프론트엔드나 백엔드에서 문제없이 모든게 멀쩡한데 요청한 자료에 대해 응답을 아래처럼 에러로 준다.

우선 CORS가 무엇인지 개념을 파악해보자.

CORS

• Cross-Origin Resource Sharing으로 직역하면 동일 출처 리소스 공유 정책을 말한다.
• 서로 다른 출처에 있는 리소스에 접근할 수 있도록 브라우저에게 권한을 알려주는 정책이며, 웹 애플리케이션이 자신의 출처와 다른 리소스를 사용할 때 HTTP Origin 필드에 자신의 출처를 담아 리소스 서버에 요청하는 것이다.
• 쉽게 말해 서로 다른 도메인간에 자원을 공유하는 것을 의미하고, 동일 출처 정책에 의해 브라우저가 발생시키는 에러이다. 기본적으로 브라우저에서 차단되어있다.

여기서 출처는 URL 경로를 의미하고 프로토콜, 호스트, 포트 번호를 포함하고 있다.
이 세가지 구성요소가 모두 일치하면 CORS를 신경 쓸 필요가 없지만, 하나라도 일치하지 않는다면 CORS를 설정해 리소스 서버에 요청해야 한다.

앞서 말했듯이 구성요소가 같아야 동일 출처(Origin)이라고 한다.

동일한 출처 예시를 가져와봤다.

• http의 기본 포트인 80번이 생략된 경우
  • http://Example:80
  • http://example.com
• Protocol, Host, Port이 같으며 Path부터 다른 경우
  • http://example.com/app1/index.html
  • http://example.com/app2/index.html

다른 출처는 다음과 같다.(CORS 정책 위반)

• Protocol이 다른 경우
  • http://example.com/app1
  • https://example.com/app2
• Host가 다른 경우
  • http://example.com
  • http://www.example.com
  • http://myapp.example.com
• 포트가 80, 8080으로 다른 경우
  • http://example.com
  • http://example.com:8080

CORS가 필요한 이유

• 바로 애플리케이션이 SOP를 기반으로 통신하고 있기 때문이다.
• SOP는 Same-Origin Policy의 약자로 동일한 출처에서만 리소스를 공유할 수 있는 정책이며, CORS와 반대되는 개념이다.
• SOP는 기본적으로 웹 보안을 강화하기 위해 설계되었는데, 다른 출처에서의 접근을 막아 악의적인 공격이나 정보 유출을 방지할 수 있다.

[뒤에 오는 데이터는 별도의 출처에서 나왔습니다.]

File: config.mk
export PLATFORM = sky130hd
export DESIGN_NAME = rgb_to_hsb_converter_top
export DESIGN_NICKNAME = d
export VERILOG_FILES = /design/src/rtl/rhsb_pkg.sv /design/src/rtl/rgb_to_hsb_converter_top.sv
export SDC_FILE = /design/constraint.sdc
export NUM_CORES = 2
export LEC_CHECK = 0
export BUFFER_PORTS_ARGS = -buffer_cell sky130_fd_sc_hd__buf_2
export CAP_MARGIN = 0
export CORE_AREA = 3 3 418 420
export CTS_CLUSTER_DIAMETER = 60
export DETAILED_ROUTE_END_ITERATION = 16
export DIE_AREA = 0 0 421 423
export MAX_ROUTING_LAYER = met4
export PLACE_DENSITY = 0.48
export REMOVE_ABC_BUFFERS = 1
export SLEW_MARGIN = 15
export SYNTH_ARGS = -nofsm -noshare
export SYNTH_HDL_FRONTEND = slang
export SYNTH_SLANG_ARGS = --single-unit
File: constraint.sdc
create_clock -name clk -period 7.05 [get_ports clk]
set_clock_uncertainty 0.15 [all_clocks]
set_input_delay 1.41 -clock clk [delete_from_list [all_inputs] [get_ports clk]]
set_output_delay 1.41 -clock clk [all_outputs]
set_load 0.02 [all_outputs]
### src/rtl/lfu_pkg.sv
// ============================================================================
// LFU cache package
// Shared widths, codes, state encoding and scan status for the LFU cache.
// ============================================================================
package lfu_pkg;

    localparam int KEY_W        = 32;
    localparam int VAL_W        = 32;
    localparam int STAMP_W      = 64;
    localparam int CAP_W        = 5;
    localparam int ENTRIES_DEF  = 16;
    localparam int COUNT_W_DEF  = 16;

    localparam logic [CAP_W-1:0] CAP_RESET  = 5'd16;
    localparam logic [VAL_W-1:0] MISS_VALUE = 32'hFFFF_FFFF;

    // Request kinds carried in the input tuser bit.
    localparam logic REQ_GET = 1'b0;
    localparam logic REQ_PUT = 1'b1;

    typedef enum logic [2:0] {
        ST_IDLE,
        ST_SCAN,
        ST_DRAIN,
        ST_UPDATE,
        ST_RESULT
    } state_t;

    // Status of one pass over the entry memory.
    typedef struct packed {
        logic match_found;
        logic victim_found;
        logic free_found;
    } scan_flags_t;

endpackage

### src/rtl/lfu_entry_mem.sv
// ============================================================================
// LFU entry memory
// Single-port-write, single-port-read synchronous RAM with registered read.
// ============================================================================
module lfu_entry_mem #(
    parameter int DEPTH  = lfu_pkg::ENTRIES_DEF,
    parameter int ADDR_W = 4,
    parameter int DATA_W = 144
) (
    input  logic              aclk,
    input  logic              wr_en,
    input  logic [ADDR_W-1:0] wr_addr,
    input  logic [DATA_W-1:0] wr_data,
    input  logic              rd_en,
    input  logic [ADDR_W-1:0] rd_addr,
    output logic [DATA_W-1:0] rd_data
);

    logic [DATA_W-1:0] mem_array [DEPTH];
    logic [DATA_W-1:0] rd_data_reg;

    always_ff @(posedge aclk) begin
        if (wr_en) begin
            mem_array[wr_addr] <= wr_data;
        end
    end

    always_ff @(posedge aclk) begin
        if (rd_en) begin
            rd_data_reg <= mem_array[rd_addr];
        end
    end

    assign rd_data = rd_data_reg;

endmodule
==> src/lpd_pkg.sv <==
// shared types and constants of the length-prefixed deframer
`default_nettype none
package lpd_pkg;

   localparam int unsigned DATA_W    = 8;
   localparam int unsigned LEN_W     = 32;
   localparam int unsigned SHIFT_W   = 24;
   localparam int unsigned HCNT_W    = 3;
   localparam int unsigned CSR_ADR_W = 3;
   localparam int unsigned CSR_DAT_W = 32;

   localparam logic [HCNT_W-1:0] HDR_LAST_BYTE = HCNT_W'(3);
   localparam logic [HCNT_W-1:0] PAYLOAD_PHASE = HCNT_W'(4);

   localparam logic [LEN_W-1:0] LIMIT_RESET = LEN_W'(1048576);

   localparam logic REQ_BYTE  = 1'b0;
   localparam logic REQ_CLEAR = 1'b1;

   localparam logic [CSR_ADR_W-1:0] CSR_PAYLOAD_LIMIT = CSR_ADR_W'(0);

   typedef enum logic [1:0] {
      STATUS_OK        = 2'd0,
      STATUS_ZERO_LEN  = 2'd1,
      STATUS_OVER_LIMIT = 2'd2
   } status_type;

   typedef struct packed {
      logic              valid;
      logic              req_type;
      logic [DATA_W-1:0] data_byte;
   } item_type;

   typedef struct packed {
      logic [DATA_W-1:0] payload_byte;
      logic              byte_valid;
      logic              frame_last;
      status_type        status;
      logic              failed_flag;
      logic              partial_flag;
   } result_type;

endpackage
`default_nettype wire

==> src/length_prefixed_deframer_core.sv <==
// top level of the length-prefixed deframer
// a request transaction is held in the input register, then in the result register, before its result is output
// throughput: one transaction per cycle while results are not stalled, limited by the single frame state update
// a stalled result holds the pipeline; an empty input register still takes a request while results wait
// reset (synchronous, active high) clears frame state and failure, limit back to 1048576
`default_nettype none
module length_prefixed_deframer_core
   import lpd_pkg::*;
(
   input  wire logic                 clock,
   input  wire logic                 reset,
   input  wire logic                 req_valid,
   output logic                      req_stall,
   input  wire logic                 req_type,
   input  wire logic [DATA_W-1:0]    req_data_byte,
   output logic                      rsp_valid,
   input  wire logic                 rsp_stall,
   output logic      [DATA_W-1:0]    rsp_payload_byte,
   output logic                      rsp_byte_valid,
   output logic                      rsp_frame_last,
   output logic      [1:0]           rsp_status,
   output logic                      rsp_failed_flag,
   output logic                      rsp_partial_flag,
   input  wire logic                 psel,
   input  wire logic                 penable,
   input  wire logic                 pwrite,
   input  wire logic [CSR_ADR_W-1:0] paddr,
   input  wire logic [CSR_DAT_W-1:0] pwdata,
   output logic      [CSR_DAT_W-1:0] prdata,
   output logic                      pready
);

   logic             advance;
   logic [LEN_W-1:0] payload_limit;
   item_type         item;
   result_type       result;

   lpd_csr u_csr (
      .clock         (clock),
      .reset         (reset),
      .psel          (psel),
      .penable       (penable),
      .pwrite        (pwrite),
      .paddr         (paddr),
      .pwdata        (pwdata),
      .prdata        (prdata),
      .pready        (pready),
      .payload_limit (payload_limit)
   );

   lpd_input_stage u_input (
      .clock         (clock),
      .reset         (reset),
      .req_valid     (req_valid),
      .req_stall     (req_stall),
      .req_type      (req_type),
      .req_data_byte (req_data_byte),
      .advance       (advance),
      .item          (item)
   );

   lpd_engine u_engine (
      .clock         (clock),
      .reset         (reset),
      .item          (item),
      .payload_limit (payload_limit),
      .advance       (advance),
      .rsp_valid     (rsp_valid),
      .rsp_stall     (rsp_stall),
      .result        (result)
   );

   assign rsp_payload_byte = result.payload_byte;
   assign rsp_byte_valid   = result.byte_valid;
   assign rsp_frame_last   = result.frame_last;
   assign rsp_status       = result.status;
   assign rsp_failed_flag  = result.failed_flag;
   assign rsp_partial_flag = result.partial_flag;

endmodule
`default_nettype wire

==> src/lpd_csr.sv <==
// configuration register block with apb-style access
`default_nettype none
module lpd_csr
   import lpd_pkg::*;
(
   input  wire logic                 clock,
   input  wire logic                 reset,
   input  wire logic                 psel,
   input  wire logic                 penable,
   input  wire logic                 pwrite,
   input  wire logic [CSR_ADR_W-1:0] paddr,
   input  wire logic [CSR_DAT_W-1:0] pwdata,
   output logic      [CSR_DAT_W-1:0] prdata,
   output logic                      pready,
   output logic      [LEN_W-1:0]     payload_limit
);

   logic [LEN_W-1:0] limit_ff;
   logic [LEN_W-1:0] limit_in;
   logic             hit;

   assign hit = (paddr == CSR_PAYLOAD_LIMIT);

   always_comb begin
      limit_in = limit_ff;
      if (psel && penable && pwrite && hit) begin
         limit_in = pwdata;
      end
   end

   always_ff @(posedge clock) begin
      if (reset) begin
         limit_ff <= LIMIT_RESET;
      end else begin
         limit_ff <= limit_in;
      end
   end

   assign prdata        = hit ? limit_ff : '0;
   assign pready        = 1'b1;
   assign payload_limit = limit_ff;

endmodule
`default_nettype wire

==> src/lpd_input_stage.sv <==
// input register holding one request transaction
`default_nettype none
module lpd_input_stage
   import lpd_pkg::*;
(
   input  wire logic              clock,
   input  wire logic              reset,
   input  wire logic              req_valid,
   output logic                   req_stall,
   input  wire logic              req_type,
   input  wire logic [DATA_W-1:0] req_data_byte,
   input  wire logic              advance,
   output item_type               item
);

   logic              valid_ff;
   logic              valid_in;
   logic              type_ff;
   logic [DATA_W-1:0] byte_ff;
   logic              load;

   assign load      = !valid_ff || advance;
   assign req_stall = !load;

   always_comb begin
      valid_in = valid_ff;
      if (load) begin
         valid_in = req_valid;
      end
   end

   always_ff @(posedge clock) begin
      if (reset) begin
         valid_ff <= 1'b0;
      end else begin
         valid_ff <= valid_in;
      end
   end

   always_ff @(posedge clock) begin
      if (load && req_valid) begin
         type_ff <= req_type;
         byte_ff <= req_data_byte;
      end
   end

   assign item.valid     = valid_ff;
   assign item.req_type  = type_ff;
   assign item.data_byte = byte_ff;

endmodule
`default_nettype wire

==> src/lpd_engine.sv <==
// frame state, length check and result register
`default_nettype none
module lpd_engine
   import lpd_pkg::*;
(
   input  wire logic             clock,
   input  wire logic             reset,
   input  wire item_type         item,
   input  wire logic [LEN_W-1:0] payload_limit,
   output logic                  advance,
   output logic                  rsp_valid,
   input  wire logic             rsp_stall,
   output result_type            result
);

   logic [SHIFT_W-1:0] shift_ff,  shift_in;
   logic [HCNT_W-1:0]  hcount_ff, hcount_in;
   logic [LEN_W-1:0]   remain_ff, remain_in;
   logic               failed_ff, failed_in;
   status_type         code_ff,   code_in;
   logic               out_valid_ff, out_valid_in;
   result_type         result_ff, result_in;
   logic [LEN_W-1:0]   length;
   logic               fire;

   assign advance = !out_valid_ff || !rsp_stall;
   assign fire    = item.valid && advance;
   assign length  = {shift_ff, item.data_byte};

   always_comb begin
      shift_in  = shift_ff;
      hcount_in = hcount_ff;
      remain_in = remain_ff;
      failed_in = failed_ff;
      code_in   = code_ff;
      result_in = '0;
      if (item.req_type == REQ_CLEAR) begin
         shift_in  = '0;
         hcount_in = '0;
         remain_in = '0;
         failed_in = 1'b0;
         code_in   = STATUS_OK;
      end else if (failed_ff) begin
         // byte dropped
      end else if (hcount_ff < HDR_LAST_BYTE) begin
         shift_in  = {shift_ff[SHIFT_W-DATA_W-1:0], item.data_byte};
         hcount_in = hcount_ff + HCNT_W'(1);
      end else if (hcount_ff == HDR_LAST_BYTE) begin
         shift_in  = '0;
         if (length == '0) begin
            hcount_in = '0;
            failed_in = 1'b1;
            code_in   = STATUS_ZERO_LEN;
         end else if (length > payload_limit) begin
            hcount_in = '0;
            failed_in = 1'b1;
            code_in   = STATUS_OVER_LIMIT;
         end else begin
            hcount_in = PAYLOAD_PHASE;
            remain_in = length;
         end
      end else begin
         result_in.payload_byte = item.data_byte;
         result_in.byte_valid   = 1'b1;
         remain_in              = remain_ff - LEN_W'(1);
         if (remain_ff == LEN_W'(1)) begin
            result_in.frame_last = 1'b1;
            hcount_in            = '0;
         end
      end
      result_in.status       = failed_in ? code_in : STATUS_OK;
      result_in.failed_flag  = failed_in;
      result_in.partial_flag = (hcount_in != '0) || (remain_in != '0);
   end

   always_comb begin
      out_valid_in = out_valid_ff;
      if (advance) begin
         out_valid_in = item.valid;
      end
   end

   always_ff @(posedge clock) begin
      if (reset) begin
         shift_ff     <= '0;
         hcount_ff    <= '0;
         remain_ff    <= '0;
         failed_ff    <= 1'b0;
         code_ff      <= STATUS_OK;
         out_valid_ff <= 1'b0;
      end else begin
         out_valid_ff <= out_valid_in;
         if (fire) begin
            shift_ff  <= shift_in;
            hcount_ff <= hcount_in;
            remain_ff <= remain_in;
            failed_ff <= failed_in;
            code_ff   <= code_in;
         end
      end
   end

   always_ff @(posedge clock) begin
      if (fire) begin
         result_ff <= result_in;
      end
   end

   assign rsp_valid = out_valid_ff;
   assign result    = result_ff;

   a_fail_clears_frame: assert property (@(posedge clock) disable iff (reset)
      failed_ff |-> (hcount_ff == '0) && (remain_ff == '0))
      else $error("frame state left behind a failure");

   a_fail_code_match: assert property (@(posedge clock) disable iff (reset)
      failed_ff == (code_ff != STATUS_OK))
      else $error("failure flag and code disagree");

   a_payload_has_count: assert property (@(posedge clock) disable iff (reset)
      (hcount_ff == PAYLOAD_PHASE) |-> (remain_ff != '0))
      else $error("payload phase with nothing left to receive");

   a_last_is_data: assert property (@(posedge clock) disable iff (reset)
      (out_valid_ff && result_ff.frame_last) |->
         (result_ff.byte_valid && !result_ff.partial_flag))
      else $error("frame end flagged without a payload byte");

   a_data_not_failed: assert property (@(posedge clock) disable iff (reset)
      (out_valid_ff && result_ff.byte_valid) |->
         (!result_ff.failed_flag && result_ff.status == STATUS_OK))
      else $error("payload byte passed out while failed");

endmodule
`default_nettype wire
==> config.mk <==
export PLATFORM = sky130hd
export DESIGN_NAME = length_prefixed_deframer_core
export DESIGN_NICKNAME = d
export VERILOG_FILES = /design/src/lpd_pkg.sv /design/src/length_prefixed_deframer_core.sv /design/src/lpd_csr.sv /design/src/lpd_input_stage.sv /design/src/lpd_engine.sv
export SDC_FILE = /design/constraint.sdc
export NUM_CORES = 1
export LEC_CHECK = 0
export BUFFER_PORTS_ARGS = -buffer_cell sky130_fd_sc_hd__buf_2
export CORE_ASPECT_RATIO = 0.6
export CORE_UTILIZATION = 35
export DETAILED_ROUTE_END_ITERATION = 6
export PLACE_DENSITY = 0.64
export SETUP_SLACK_MARGIN = 0.02
export SKIP_LAST_GASP = 1
export SYNTH_ARGS = -nofsm -noshare
export SYNTH_HDL_FRONTEND = slang
export SYNTH_HIERARCHICAL = 1
export SYNTH_SLANG_ARGS = --single-unit
==> constraint.sdc <==
create_clock -name clock -period 7.6 [get_ports clock]
set_input_delay 0.38 -clock clock [delete_from_list [all_inputs] [get_ports clock]]
set_output_delay 0.38 -clock clock [all_outputs]
set_load 0.02 [all_outputs]
-- After elaboration in Yosys (flattened, before gate mapping)
Index checks and enable logic that the tools add are counted.
- bits in registers: 119
- input bits: 51
- add/subtract/negate cells: 2
- magnitude comparators: 2
- eq/ne operators: 3
- multiplexer cells: 32
- reduce and logical (&&, ||, !) cells: 20
- operators with widths (operator ; number):
    32-bit 2-to-1 mux ; 7
    24-bit 2-to-1 mux ; 4
    32-bit by 1-bit == test with 1-bit output, second input constant ; 1
    32-bit > comparator ; 1
    32-bit zero test ; 1
    32-bit nonzero test ; 1
    32-bit by 1-bit subtractor with 32-bit output, second input constant ; 1
    3-bit 2-to-1 mux ; 7
    2-bit 2-to-1 mux ; 7
    1-bit 2-to-1 mux ; 7
    3-bit nonzero test ; 2
    1-bit logical AND ; 5
    1-bit zero test ; 4
    4-bit OR reduction ; 1
    3-bit by 1-bit adder with 3-bit output, second input constant ; 1
    3-bit by 2-bit == test with 1-bit output, second input constant ; 1
    3-bit zero test ; 1
    1-bit logical OR ; 3
    3-bit by 2-bit less-than comparator with 1-bit output, second input constant ; 1
    3-bit AND reduction ; 1
    3-bit OR reduction ; 1
    2-bit inequality test, second input constant ; 1

-- Logic depth before layout (Yosys ltp)
- word-level depth: 9
- gate-level depth with buffers: 15

-- Cells and area by module
Netlist, hierarchy kept.
- modules (own cells, without submodules) (module ; times used ; cells an instance ; area an instance (µm²) ; sequential area each (µm²)):
    lpd_engine ; 1 ; 736 ; 5596.6 ; 1681.6
    lpd_csr ; 1 ; 178 ; 1706.6 ; 640.6
    lpd_input_stage ; 1 ; 15 ; 335.3 ; 290.3

-- Worst setup path before layout
No wires, ideal clock.
- kind: reg-to-reg
- from: register u_input.byte_ff[1]
- to: register u_engine.result_ff, in the netlist u_engine/result[0], data pin
- setup time: 0.272 ns
- data arrival time: 3.121 ns
- setup slack: 4.207 ns
- stages on the path, launching flop included: 12
- buffers on the path: 0
- path through: edfxtp_1 -> ha_1 -> nor2b_1 -> o211ai_1 -> a211oi_4 -> o31ai_4 -> nand3_1 -> o221a_2 -> a221o_1 -> nor4_2 -> nand4_1 -> or4b_1
- RTL lines (element ; RTL line ; text):
    start: declaration ; lpd_input_stage.sv:19 ; logic [DATA_W-1:0] byte_ff;
    start signal: assignment ; lpd_input_stage.sv:43 ; byte_ff <= req_data_byte;
    end signal: assignment ; lpd_engine.sv:105 ; result_ff <= result_in;
    end: declaration ; lpd_engine.sv:22 ; result_type result_ff, result_in;

==> results.sh <==
export IMPL_status="complete, but fails checks"
export IMPL_violations="DRC"
export IMPL_dr_pass1_iters=7
export IMPL_synth_compound_area_frac=0.191
export IMPL_hold_violations=0
export IMPL_grt_use_total=0.238
export IMPL_drcViolationCount=8
export IMPL_crit_type="flop to flop"
export IMPL_fin_worst_skew_ns=0.0124
export IMPL_critical_path_required_ns=7.76
export IMPL_cts_clk_slew_worst_paths_ns=0.06
export IMPL_postCtsHoldBufs=0
export IMPL_syn_avg_cell_area_sq_um=8.22
export IMPL_area_growth_pct=14.7
export IMPL_cts_resized=0
export IMPL_total_leakage_power_nw=3.39
export IMPL_finalSetupViolations=0
export IMPL_ir_drop_v=0.000163
export IMPL_fmax_mhz=192
export IMPL_sw_frac_of_total=0.264
export IMPL_cp_max_fo=21
export IMPL_hold_class="input port to flop"
export IMPL_fp_coreArea_sq_um=21200
export IMPL_antenna_found_initial=0
export IMPL_routedWlPerCell_um=20.4
export IMPL_tns_ns=0
export IMPL_multiInputGateArea_sq_um=4500
export IMPL_worstPathArrival_ns=5.36
export IMPL_synth_top_family_by_area="simple AND/OR/NAND/NOR gates"
export IMPL_clockRootBuffer="clkbuf_16"
export IMPL_synth_xor_area_share=0.00459
export IMPL_slew_headroom=0.292
export IMPL_globalplace_congestion=0.978
export IMPL_clock_path_buffers=2
export IMPL_crit_path_end_kind="flop"
export IMPL_seq_area_sq_um=2610
export IMPL_ys_seq_area_frac=0.342
export IMPL_synth_area_sq_um=7640
export IMPL_yosysWarnings=6
export IMPL_drt_iter0_markers=1118
export IMPL_cap_viol_max_count=0
export IMPL_ys_types=82
export IMPL_die_h_um=116
export IMPL_grt_max_degree=96
export IMPL_ys_flop_type="dfxtp_1"
export IMPL_routed_wl_um=26100
export IMPL_nets=1078
export IMPL_path_cells="a21oi_1 -> nor2_2 -> buf_4 -> nand2_1 -> nor2_1 -> nand3_1 -> o221a_2 -> a221o_1 -> nor4_2 -> nand4_1 -> or4b_1"
export IMPL_power_internal_mw=1.15
export IMPL_async_flop_share=0
export IMPL_nFillCells=2131
export IMPL_p_sw_uw=413
export IMPL_initial_core_util=0.361
export IMPL_io_buffers=98
export IMPL_diodes=0
export IMPL_cts_setup_buffers=0
export IMPL_rows=41
export IMPL_finalInstanceArea_sq_um=8760
export IMPL_period_share=0.685
export IMPL_cp_start_kind="flop"
export IMPL_maxSlewViolCount=0
export IMPL_synthAdderAreaFrac=0.0590
export IMPL_cts_made_buffers=17
export IMPL_vias_per_cell=5.82
export IMPL_dieWidth_um=193
export IMPL_ant_nets=0
export IMPL_worst_pin_slew_ns=1.06
export IMPL_pwr_share_seq=0.430
export IMPL_syn_inst=929
export IMPL_grt_first_pass_wirelength_um=39600
export IMPL_muxShareOfSynthArea=0.0500
export IMPL_insertion_delay_ns=0.43
export IMPL_synth_edf_count=23
export IMPL_dieArea_sq_um=22400
export IMPL_ys_seq_elements=119
export IMPL_powerDensity_nw_per_um2=179
export IMPL_dp_hpwl_um=18900
export IMPL_grt_pass1_vias=6623
export IMPL_rsz0062_at_grt="false"
export IMPL_vias=7470
export IMPL_ios=100
export IMPL_pwr_share_comb=0.100
export IMPL_cpPeakStageDelay_ns=0.84
export IMPL_clock_sinks=119
export IMPL_grt_overflow_total=0
export IMPL_place_area_sq_um=8230
export IMPL_cts_tree="built"
export IMPL_layout_common_cells="buf_2 (97), dfxtp_1 (96), a21oi_1 (89)"
export IMPL_crit_buf_inv=1
export IMPL_synthSimpleGateAreaFrac=0.284
export IMPL_syn_nets=1016
export IMPL_clkPwrFrac=0.470
export IMPL_crit_family="simple AND/OR/NAND/NOR gates"
export IMPL_htreeDepth=4
export IMPL_cpMaxStageDelayCell="nand3_1"
export IMPL_layout_commonest_cell="buf_2"
export IMPL_fin_crit_ns=5.20
export IMPL_drive_above_1_share=0.170
-- stage by stage --
stage | hold slack, ns | worst slack (ns) | util | power, mW | cells
finish | 0.132 | 2.40 | 0.414 | 1.56 | 1283
global route | 0.114 | 2.29 | 0.414 | 1.62 | 1283
CTS | 0.114 | 2.60 | 0.414 | 1.57 | 1283
detailed placement | 0.477 | 2.61 | 0.389 | 0.838 | 1251
global placement | 0.473 | 2.60 | 0.389 | 0.838 | 1251
floorplan | 0.450 | 4.21 | - | 0.785 | 929
-- final timing paths --
check / cells after the start / from / endpoint / slack (ns)
setup / recovery: 11 / u_engine/hcount_ff[1] / u_engine/result[0] / 2.40
hold / removal: 1 / req_type / u_input/type_ff / 0.13
setup reg to reg: 11 / u_engine/hcount_ff[1] / u_engine/result[0] / 2.40
hold reg to reg: 2 / u_csr/payload_limit[15] / u_csr/payload_limit[15] / 0.48
-- power groups by stage --
| stage | Sequential, mW | Clock, mW | Combinational (mW) |
|---|---|---|---|
| after floorplan | 0.680 | 0 | 0.105 |
| after global placement | 0.685 | 0 | 0.153 |
| after detailed placement | 0.685 | 0 | 0.153 |
| after CTS | 0.671 | 0.750 | 0.153 |
| after global routing | 0.673 | 0.778 | 0.170 |
| final | 0.672 | 0.736 | 0.156 |
-- cells by family after synthesis --
kind of cell,count (synthesis)
compound gates,221
xor+xnor,4
fa+ha+maj,36
buf+inv,115
flops,119
mux,38
other cells,1
simple gates,395
-- synthesized netlist by cell type, types with 8 or more instances --
| master | count | share of area |
|---|---|---|
| nor3_1 | 26 | 0.017 |
| nand2_1 | 63 | 0.031 |
| and2_1 | 46 | 0.038 |
| o221ai_1 | 9 | 0.010 |
| nor2_1 | 75 | 0.037 |
| nor4_1 | 23 | 0.019 |
| clkbuf_1 | 48 | 0.024 |
| a21oi_1 | 89 | 0.058 |
| a211oi_1 | 8 | 0.0079 |
| edfxtp_1 | 23 | 0.090 |
| nand2b_1 | 64 | 0.052 |
| nand4_1 | 13 | 0.011 |
| ha_1 | 36 | 0.059 |
| o21ai_0 | 29 | 0.019 |
| buf_2 | 8 | 0.0052 |
| nand3_1 | 37 | 0.024 |
| mux2i_1 | 37 | 0.048 |
| inv_1 | 46 | 0.023 |
| o21a_1 | 11 | 0.011 |
| dfxtp_1 | 96 | 0.25 |
-- layout make-up --
class                           count  area share
Timing Repair Buffer              112      0.0682
Inverter                           46      0.0197
Clock inverter                      9     0.00585
Sequential cell                   119       0.298
Multi-Input combinational cell    695       0.514
Clock buffer                       23      0.0545
Tap cell                          279      0.0398
-- registers in the layout, summed over array words and instances, names as in the netlist, 2 cells and up --
| signal | cells |
|---|---|
| u_csr/payload_limit | 32 |
| u_engine/code_ff | 2 |
| u_engine/hcount_ff | 3 |
| u_engine/remain_ff | 32 |
| u_engine/result | 14 |
| u_engine/shift_ff | 24 |
| u_input/byte_ff | 8 |
-- per-layer routing --
layer | track usage | up-vias | routed length [um]
met2 | 0.304 | 471 | 9360
met3 | 0.0757 | 41 | 3530
met1 | 0.371 | 3480 | 12800
met5 | 0.0214 | - | 64
met4 | 0.0562 | 2 | 389
li1 | - | 3476 | -
No activity file was read; power rests on OpenSTA's default activity.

프론트에서 백으로 API 요청을 보낼 때 흔하게 발생하는데 JavaScript에서는 기본적으로 서로 다른 출처의 리소스 공유를 제한하고 있으며, 하나의 컴퓨터 내에서도 프론트와 백이 설정된 포트 번호가 다르다. 따라서 프론트는 HTTP 헤더 Origin 필드에 출처를 담아 요청하고, 백은 HTTP 헤더 Access-Control-Allow-Origin 필드에 허용하는 출처를 담아 응답해야 한다.

그렇다면 왜 차단시킬까….?

이유는 단순하다. 보안상 위험하기 때문이다. 브라우저는 공격에 굉장이 취약하다. 두 어플리케이션이 자유롭게 통신할 수 있으면 꽤 위험한 환경이라고 생각이 들지 않는가?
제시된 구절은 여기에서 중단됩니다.